Try it:
Lines from the line with "typedef enum logic [2:0]" to the line with "export SYNTH_ARGS = -nofsm -noshare" in the entries below, and only those, must be output exactly, with both ends included.
# # # # # # #
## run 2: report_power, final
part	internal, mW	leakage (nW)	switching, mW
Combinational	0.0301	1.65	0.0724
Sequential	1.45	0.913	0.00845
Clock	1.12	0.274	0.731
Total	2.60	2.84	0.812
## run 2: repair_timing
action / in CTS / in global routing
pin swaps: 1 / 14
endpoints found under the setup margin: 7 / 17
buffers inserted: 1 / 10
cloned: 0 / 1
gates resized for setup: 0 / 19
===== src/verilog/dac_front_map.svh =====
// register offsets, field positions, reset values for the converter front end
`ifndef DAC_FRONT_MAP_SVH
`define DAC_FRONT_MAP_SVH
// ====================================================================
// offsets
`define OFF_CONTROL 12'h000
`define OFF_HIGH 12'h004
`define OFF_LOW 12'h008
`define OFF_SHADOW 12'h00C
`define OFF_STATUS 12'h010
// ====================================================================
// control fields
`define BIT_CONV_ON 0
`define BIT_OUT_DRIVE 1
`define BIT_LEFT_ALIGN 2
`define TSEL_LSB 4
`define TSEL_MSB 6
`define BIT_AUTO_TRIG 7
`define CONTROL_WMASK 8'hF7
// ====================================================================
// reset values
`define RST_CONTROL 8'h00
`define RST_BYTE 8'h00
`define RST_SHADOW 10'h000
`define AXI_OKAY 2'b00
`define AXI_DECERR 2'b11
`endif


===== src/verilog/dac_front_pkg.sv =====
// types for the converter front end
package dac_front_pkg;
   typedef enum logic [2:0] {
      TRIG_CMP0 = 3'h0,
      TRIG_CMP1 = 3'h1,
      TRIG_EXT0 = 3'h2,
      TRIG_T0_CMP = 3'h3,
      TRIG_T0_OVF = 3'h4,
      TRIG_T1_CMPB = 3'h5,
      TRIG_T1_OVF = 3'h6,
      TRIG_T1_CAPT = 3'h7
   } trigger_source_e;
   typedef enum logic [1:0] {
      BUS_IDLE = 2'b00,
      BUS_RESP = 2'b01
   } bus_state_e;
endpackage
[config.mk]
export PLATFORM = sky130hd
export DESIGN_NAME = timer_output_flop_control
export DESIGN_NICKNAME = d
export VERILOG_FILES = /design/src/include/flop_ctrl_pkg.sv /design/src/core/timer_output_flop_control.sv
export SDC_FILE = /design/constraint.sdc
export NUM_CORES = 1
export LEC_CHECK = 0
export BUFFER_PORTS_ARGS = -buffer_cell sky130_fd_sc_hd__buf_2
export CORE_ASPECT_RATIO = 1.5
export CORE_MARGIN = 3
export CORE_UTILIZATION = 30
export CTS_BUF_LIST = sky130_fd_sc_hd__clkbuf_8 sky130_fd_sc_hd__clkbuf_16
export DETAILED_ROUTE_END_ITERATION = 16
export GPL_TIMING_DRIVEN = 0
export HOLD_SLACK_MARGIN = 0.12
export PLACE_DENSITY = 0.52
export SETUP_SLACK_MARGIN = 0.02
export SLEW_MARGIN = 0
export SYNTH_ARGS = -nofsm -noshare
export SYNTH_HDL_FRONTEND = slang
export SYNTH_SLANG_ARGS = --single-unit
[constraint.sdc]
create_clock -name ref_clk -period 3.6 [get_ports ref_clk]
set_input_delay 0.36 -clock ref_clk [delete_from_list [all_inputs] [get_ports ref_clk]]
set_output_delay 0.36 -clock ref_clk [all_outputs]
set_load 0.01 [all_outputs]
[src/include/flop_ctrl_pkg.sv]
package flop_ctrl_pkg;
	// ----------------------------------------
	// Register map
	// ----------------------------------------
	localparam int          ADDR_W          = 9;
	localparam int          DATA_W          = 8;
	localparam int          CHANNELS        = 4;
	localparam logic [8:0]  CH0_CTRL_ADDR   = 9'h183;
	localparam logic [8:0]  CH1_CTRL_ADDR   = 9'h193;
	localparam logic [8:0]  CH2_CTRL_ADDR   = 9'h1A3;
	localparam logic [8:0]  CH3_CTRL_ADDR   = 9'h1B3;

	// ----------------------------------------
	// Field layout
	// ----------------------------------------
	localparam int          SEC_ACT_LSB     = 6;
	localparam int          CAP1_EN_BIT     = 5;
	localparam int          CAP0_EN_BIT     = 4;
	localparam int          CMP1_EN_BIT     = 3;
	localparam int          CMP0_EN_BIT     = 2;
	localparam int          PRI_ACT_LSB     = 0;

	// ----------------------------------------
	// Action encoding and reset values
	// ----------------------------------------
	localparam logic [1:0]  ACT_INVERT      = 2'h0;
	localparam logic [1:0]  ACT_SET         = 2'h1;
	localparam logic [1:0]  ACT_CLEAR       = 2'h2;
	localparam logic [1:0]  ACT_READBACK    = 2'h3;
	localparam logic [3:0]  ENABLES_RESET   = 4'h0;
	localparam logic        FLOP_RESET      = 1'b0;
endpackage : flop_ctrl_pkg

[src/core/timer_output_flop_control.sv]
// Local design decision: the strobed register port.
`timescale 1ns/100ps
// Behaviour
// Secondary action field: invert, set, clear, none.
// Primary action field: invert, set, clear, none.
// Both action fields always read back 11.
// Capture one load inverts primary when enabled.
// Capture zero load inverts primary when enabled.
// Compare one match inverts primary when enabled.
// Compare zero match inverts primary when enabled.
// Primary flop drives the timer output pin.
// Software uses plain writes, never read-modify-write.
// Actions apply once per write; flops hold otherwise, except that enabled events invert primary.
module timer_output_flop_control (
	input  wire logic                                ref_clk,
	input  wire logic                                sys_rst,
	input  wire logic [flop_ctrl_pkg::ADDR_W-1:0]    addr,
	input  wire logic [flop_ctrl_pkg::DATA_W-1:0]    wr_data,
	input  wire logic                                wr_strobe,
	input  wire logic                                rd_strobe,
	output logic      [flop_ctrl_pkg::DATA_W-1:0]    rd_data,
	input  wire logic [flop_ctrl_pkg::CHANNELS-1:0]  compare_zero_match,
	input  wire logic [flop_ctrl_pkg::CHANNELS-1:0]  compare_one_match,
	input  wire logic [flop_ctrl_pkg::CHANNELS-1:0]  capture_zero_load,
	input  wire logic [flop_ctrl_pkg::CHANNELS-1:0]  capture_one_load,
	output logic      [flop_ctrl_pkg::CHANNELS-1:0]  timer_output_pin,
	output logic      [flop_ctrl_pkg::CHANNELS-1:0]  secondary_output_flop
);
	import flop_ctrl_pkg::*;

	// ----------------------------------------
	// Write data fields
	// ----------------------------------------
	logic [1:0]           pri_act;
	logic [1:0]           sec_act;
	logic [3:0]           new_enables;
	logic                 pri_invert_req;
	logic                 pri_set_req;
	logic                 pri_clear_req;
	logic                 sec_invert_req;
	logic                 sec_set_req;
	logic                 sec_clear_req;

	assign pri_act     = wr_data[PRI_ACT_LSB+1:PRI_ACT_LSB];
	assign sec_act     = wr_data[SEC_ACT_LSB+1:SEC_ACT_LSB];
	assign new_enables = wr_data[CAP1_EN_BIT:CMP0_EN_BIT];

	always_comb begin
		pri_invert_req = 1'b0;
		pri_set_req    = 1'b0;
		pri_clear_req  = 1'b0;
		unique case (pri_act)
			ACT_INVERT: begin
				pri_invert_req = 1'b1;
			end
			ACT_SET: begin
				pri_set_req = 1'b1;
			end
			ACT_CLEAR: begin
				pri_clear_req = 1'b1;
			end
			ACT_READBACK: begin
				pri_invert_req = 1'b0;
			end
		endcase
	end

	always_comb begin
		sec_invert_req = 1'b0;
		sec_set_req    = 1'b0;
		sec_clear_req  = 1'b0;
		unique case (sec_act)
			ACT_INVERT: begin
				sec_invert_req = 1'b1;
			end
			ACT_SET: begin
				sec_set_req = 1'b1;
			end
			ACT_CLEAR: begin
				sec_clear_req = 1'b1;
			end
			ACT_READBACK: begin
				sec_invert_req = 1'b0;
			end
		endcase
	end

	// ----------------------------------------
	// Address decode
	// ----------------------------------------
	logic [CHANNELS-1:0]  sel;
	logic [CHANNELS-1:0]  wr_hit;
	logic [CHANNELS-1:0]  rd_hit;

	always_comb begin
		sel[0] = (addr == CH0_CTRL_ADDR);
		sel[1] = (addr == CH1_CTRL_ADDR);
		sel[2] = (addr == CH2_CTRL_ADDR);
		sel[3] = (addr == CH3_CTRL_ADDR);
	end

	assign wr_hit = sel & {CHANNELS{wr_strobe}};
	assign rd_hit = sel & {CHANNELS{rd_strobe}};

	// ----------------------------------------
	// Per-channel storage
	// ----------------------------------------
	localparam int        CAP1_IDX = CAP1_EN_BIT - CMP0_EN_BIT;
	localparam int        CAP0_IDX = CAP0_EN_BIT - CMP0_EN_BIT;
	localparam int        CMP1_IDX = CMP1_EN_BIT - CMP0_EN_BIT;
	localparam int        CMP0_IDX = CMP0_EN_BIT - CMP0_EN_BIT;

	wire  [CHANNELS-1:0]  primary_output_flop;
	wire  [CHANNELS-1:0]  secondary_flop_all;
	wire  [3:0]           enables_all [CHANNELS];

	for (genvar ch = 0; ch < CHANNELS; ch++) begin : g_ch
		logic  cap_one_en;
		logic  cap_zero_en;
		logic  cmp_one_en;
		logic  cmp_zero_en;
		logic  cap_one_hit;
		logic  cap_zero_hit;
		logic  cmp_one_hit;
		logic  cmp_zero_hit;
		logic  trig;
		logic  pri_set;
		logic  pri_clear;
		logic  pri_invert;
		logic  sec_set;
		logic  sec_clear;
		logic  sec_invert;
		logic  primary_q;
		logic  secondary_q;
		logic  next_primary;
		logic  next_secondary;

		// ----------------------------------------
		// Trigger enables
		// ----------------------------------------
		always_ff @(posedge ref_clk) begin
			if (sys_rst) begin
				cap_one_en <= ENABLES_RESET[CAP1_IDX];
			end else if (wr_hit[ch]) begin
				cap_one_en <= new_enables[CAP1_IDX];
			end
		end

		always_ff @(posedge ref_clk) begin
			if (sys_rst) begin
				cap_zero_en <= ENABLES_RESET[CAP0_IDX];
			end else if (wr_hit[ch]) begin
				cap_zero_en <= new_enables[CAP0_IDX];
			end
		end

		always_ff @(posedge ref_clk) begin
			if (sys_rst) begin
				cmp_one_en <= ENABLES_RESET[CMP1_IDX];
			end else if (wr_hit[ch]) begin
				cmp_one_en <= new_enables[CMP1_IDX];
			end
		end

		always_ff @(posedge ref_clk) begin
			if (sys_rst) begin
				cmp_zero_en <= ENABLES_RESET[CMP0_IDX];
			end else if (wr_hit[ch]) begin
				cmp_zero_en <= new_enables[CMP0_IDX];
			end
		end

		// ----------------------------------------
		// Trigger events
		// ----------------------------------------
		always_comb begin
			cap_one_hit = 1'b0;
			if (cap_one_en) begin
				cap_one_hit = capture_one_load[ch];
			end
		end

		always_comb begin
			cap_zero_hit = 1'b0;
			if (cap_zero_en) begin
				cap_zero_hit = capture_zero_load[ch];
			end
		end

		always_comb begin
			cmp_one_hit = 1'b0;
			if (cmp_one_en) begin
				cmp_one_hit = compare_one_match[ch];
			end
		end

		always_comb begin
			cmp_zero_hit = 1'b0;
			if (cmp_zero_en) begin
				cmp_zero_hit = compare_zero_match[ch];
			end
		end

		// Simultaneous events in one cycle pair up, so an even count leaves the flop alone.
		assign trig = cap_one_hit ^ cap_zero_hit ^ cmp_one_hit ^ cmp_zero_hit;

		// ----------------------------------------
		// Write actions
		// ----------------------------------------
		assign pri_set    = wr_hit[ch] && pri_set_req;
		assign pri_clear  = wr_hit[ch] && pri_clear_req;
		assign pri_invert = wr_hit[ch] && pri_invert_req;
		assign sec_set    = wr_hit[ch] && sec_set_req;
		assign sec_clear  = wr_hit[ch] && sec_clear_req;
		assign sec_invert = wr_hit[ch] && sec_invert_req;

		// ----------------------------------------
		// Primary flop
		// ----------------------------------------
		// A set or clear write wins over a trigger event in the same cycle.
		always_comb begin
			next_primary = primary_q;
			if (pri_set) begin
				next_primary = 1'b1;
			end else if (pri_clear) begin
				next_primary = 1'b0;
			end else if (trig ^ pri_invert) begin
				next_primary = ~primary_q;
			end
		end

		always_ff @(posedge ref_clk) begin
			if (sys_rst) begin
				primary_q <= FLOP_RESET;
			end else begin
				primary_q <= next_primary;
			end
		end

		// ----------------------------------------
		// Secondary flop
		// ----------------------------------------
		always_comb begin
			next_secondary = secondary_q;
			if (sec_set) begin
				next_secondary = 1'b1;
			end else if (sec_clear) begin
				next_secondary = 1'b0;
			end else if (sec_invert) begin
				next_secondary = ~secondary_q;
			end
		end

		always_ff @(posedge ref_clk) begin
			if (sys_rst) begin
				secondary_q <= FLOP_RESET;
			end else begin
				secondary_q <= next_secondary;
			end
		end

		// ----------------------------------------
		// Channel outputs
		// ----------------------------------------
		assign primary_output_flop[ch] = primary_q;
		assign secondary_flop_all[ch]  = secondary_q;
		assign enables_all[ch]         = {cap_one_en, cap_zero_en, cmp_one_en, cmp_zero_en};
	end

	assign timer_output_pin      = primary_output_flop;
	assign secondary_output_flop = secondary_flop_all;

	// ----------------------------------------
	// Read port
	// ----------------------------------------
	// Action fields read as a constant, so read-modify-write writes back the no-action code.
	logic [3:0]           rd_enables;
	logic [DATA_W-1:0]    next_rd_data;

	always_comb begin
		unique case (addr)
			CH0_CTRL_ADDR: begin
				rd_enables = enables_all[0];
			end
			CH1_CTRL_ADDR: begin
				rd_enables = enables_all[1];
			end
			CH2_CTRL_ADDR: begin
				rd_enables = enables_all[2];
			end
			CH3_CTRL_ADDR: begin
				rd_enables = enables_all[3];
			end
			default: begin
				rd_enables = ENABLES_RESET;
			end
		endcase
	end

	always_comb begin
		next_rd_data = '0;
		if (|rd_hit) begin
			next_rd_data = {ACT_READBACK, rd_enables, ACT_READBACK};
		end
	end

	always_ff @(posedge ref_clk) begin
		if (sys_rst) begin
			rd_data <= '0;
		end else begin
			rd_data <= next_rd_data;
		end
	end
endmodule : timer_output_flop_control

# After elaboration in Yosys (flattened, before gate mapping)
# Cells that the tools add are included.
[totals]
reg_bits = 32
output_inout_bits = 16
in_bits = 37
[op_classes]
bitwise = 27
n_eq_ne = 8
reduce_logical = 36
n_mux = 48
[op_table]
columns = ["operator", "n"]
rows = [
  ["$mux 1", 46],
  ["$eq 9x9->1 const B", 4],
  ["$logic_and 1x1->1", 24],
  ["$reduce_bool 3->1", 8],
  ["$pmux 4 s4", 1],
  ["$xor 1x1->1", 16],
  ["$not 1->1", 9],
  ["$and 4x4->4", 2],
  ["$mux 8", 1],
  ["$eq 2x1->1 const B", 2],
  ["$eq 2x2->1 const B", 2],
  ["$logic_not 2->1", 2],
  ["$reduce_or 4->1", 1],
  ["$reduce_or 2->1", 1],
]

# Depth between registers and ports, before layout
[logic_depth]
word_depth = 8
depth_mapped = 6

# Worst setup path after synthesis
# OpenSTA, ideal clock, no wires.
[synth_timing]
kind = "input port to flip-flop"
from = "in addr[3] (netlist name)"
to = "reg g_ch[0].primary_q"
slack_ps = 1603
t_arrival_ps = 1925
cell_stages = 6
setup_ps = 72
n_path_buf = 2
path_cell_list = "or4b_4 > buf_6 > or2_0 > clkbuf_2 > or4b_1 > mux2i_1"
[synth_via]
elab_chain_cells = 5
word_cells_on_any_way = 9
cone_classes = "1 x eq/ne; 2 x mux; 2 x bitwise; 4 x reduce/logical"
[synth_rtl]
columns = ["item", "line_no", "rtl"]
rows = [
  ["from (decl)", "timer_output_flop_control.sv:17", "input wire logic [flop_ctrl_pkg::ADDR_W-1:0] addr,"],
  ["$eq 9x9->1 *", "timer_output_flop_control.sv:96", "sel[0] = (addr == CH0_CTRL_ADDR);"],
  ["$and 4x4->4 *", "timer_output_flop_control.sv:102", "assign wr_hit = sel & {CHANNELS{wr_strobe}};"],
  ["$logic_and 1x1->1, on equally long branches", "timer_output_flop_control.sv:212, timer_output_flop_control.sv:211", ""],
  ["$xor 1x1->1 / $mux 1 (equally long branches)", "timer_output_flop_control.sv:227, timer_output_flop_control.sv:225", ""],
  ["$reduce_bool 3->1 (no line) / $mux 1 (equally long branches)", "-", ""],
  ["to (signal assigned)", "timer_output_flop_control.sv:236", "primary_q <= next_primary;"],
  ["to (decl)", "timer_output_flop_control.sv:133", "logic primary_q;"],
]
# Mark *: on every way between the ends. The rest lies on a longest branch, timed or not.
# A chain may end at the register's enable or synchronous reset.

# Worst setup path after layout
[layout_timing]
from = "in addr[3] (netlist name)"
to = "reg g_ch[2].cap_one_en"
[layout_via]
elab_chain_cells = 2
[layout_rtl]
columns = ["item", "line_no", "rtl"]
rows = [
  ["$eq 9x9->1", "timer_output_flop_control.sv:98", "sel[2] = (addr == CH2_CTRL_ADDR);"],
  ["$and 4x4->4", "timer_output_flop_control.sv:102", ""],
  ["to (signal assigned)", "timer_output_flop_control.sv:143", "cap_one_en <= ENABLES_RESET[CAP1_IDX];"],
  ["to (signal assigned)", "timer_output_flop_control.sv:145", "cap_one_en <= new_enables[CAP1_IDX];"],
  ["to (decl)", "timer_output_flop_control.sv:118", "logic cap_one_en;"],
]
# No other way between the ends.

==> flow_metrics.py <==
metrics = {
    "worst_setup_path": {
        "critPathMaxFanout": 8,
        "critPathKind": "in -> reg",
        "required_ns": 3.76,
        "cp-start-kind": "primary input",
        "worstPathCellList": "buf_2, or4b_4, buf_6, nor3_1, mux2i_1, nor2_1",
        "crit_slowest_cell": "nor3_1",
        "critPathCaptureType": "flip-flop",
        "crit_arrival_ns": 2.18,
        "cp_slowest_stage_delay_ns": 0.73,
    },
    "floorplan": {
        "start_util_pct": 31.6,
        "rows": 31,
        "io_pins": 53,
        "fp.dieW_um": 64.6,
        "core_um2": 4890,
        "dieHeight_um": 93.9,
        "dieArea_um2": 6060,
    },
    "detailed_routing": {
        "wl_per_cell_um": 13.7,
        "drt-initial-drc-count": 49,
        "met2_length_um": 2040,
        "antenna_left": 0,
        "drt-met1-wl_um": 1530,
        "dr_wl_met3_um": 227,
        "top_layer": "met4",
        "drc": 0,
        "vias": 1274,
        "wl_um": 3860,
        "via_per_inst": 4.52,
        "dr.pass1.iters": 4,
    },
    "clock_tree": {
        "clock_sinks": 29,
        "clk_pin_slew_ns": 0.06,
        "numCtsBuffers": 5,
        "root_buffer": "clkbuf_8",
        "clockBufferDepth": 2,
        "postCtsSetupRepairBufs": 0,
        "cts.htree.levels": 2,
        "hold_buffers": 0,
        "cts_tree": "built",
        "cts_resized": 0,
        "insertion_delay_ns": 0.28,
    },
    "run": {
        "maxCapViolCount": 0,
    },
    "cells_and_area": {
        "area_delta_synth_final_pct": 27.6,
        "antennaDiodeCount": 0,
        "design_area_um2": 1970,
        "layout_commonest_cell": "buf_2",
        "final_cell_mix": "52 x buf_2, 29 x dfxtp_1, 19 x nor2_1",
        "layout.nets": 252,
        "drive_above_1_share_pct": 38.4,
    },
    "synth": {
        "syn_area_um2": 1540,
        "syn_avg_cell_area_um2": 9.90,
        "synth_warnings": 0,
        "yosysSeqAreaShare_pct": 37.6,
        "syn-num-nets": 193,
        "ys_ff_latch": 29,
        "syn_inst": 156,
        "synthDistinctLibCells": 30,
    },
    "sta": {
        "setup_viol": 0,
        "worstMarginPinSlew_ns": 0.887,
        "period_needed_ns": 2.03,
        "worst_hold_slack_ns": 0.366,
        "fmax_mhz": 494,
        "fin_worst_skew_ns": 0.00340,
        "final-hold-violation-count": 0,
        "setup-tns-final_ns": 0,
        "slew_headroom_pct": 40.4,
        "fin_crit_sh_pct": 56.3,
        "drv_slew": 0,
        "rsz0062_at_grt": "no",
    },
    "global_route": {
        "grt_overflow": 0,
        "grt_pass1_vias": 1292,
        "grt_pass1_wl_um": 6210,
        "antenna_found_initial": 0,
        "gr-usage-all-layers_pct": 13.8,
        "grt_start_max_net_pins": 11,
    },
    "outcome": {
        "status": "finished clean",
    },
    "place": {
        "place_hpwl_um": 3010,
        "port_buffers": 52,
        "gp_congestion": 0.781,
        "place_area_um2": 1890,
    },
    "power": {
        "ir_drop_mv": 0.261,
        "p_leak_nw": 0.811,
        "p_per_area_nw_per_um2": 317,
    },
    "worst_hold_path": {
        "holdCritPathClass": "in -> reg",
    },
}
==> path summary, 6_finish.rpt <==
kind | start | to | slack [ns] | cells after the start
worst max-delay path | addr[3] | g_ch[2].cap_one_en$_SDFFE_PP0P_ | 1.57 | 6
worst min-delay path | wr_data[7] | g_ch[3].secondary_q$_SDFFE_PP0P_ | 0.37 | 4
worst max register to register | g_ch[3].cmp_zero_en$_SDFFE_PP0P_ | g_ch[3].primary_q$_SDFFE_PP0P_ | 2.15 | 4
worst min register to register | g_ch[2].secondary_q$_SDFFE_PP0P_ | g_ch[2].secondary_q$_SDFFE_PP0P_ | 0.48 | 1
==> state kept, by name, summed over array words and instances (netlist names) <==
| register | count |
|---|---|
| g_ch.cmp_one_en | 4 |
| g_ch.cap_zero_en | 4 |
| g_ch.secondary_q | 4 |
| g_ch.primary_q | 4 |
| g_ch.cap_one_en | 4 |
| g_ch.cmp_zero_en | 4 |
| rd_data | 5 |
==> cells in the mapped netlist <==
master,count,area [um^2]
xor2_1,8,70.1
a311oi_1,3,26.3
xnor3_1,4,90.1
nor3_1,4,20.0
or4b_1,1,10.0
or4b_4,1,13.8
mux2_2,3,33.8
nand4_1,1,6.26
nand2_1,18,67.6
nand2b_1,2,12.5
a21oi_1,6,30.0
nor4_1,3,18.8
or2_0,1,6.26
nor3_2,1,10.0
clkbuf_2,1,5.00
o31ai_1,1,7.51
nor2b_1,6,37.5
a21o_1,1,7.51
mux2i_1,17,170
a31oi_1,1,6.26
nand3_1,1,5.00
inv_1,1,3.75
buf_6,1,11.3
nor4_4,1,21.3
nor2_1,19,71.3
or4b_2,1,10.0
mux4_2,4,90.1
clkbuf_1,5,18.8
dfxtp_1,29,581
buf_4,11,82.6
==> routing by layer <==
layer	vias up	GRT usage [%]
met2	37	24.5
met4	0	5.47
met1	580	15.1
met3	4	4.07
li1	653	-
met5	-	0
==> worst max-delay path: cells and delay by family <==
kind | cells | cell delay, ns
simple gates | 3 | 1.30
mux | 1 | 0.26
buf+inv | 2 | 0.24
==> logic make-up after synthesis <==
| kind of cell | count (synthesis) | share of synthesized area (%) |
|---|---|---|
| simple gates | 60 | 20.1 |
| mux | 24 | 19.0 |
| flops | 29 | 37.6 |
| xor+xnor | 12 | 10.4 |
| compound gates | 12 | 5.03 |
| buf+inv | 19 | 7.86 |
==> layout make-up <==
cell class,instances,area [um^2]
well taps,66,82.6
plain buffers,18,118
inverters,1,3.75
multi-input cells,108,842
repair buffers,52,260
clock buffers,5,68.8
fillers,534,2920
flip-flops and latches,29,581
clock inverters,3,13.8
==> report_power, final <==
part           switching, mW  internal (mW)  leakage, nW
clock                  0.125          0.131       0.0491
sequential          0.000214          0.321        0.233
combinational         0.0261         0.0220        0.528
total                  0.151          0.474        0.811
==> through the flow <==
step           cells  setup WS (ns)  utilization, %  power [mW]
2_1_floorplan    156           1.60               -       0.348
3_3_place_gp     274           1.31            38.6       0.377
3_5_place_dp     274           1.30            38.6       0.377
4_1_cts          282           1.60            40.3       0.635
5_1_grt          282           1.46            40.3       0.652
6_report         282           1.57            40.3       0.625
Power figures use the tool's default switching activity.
# # # # # # #
Response to this exercise:
   typedef enum logic [2:0] {
      TRIG_CMP0 = 3'h0,
      TRIG_CMP1 = 3'h1,
      TRIG_EXT0 = 3'h2,
      TRIG_T0_CMP = 3'h3,
      TRIG_T0_OVF = 3'h4,
      TRIG_T1_CMPB = 3'h5,
      TRIG_T1_OVF = 3'h6,
      TRIG_T1_CAPT = 3'h7
   } trigger_source_e;
   typedef enum logic [1:0] {
      BUS_IDLE = 2'b00,
      BUS_RESP = 2'b01
   } bus_state_e;
endpackage
[config.mk]
export PLATFORM = sky130hd
export DESIGN_NAME = timer_output_flop_control
export DESIGN_NICKNAME = d
export VERILOG_FILES = /design/src/include/flop_ctrl_pkg.sv /design/src/core/timer_output_flop_control.sv
export SDC_FILE = /design/constraint.sdc
export NUM_CORES = 1
export LEC_CHECK = 0
export BUFFER_PORTS_ARGS = -buffer_cell sky130_fd_sc_hd__buf_2
export CORE_ASPECT_RATIO = 1.5
export CORE_MARGIN = 3
export CORE_UTILIZATION = 30
export CTS_BUF_LIST = sky130_fd_sc_hd__clkbuf_8 sky130_fd_sc_hd__clkbuf_16
export DETAILED_ROUTE_END_ITERATION = 16
export GPL_TIMING_DRIVEN = 0
export HOLD_SLACK_MARGIN = 0.12
export PLACE_DENSITY = 0.52
export SETUP_SLACK_MARGIN = 0.02
export SLEW_MARGIN = 0
export SYNTH_ARGS = -nofsm -noshare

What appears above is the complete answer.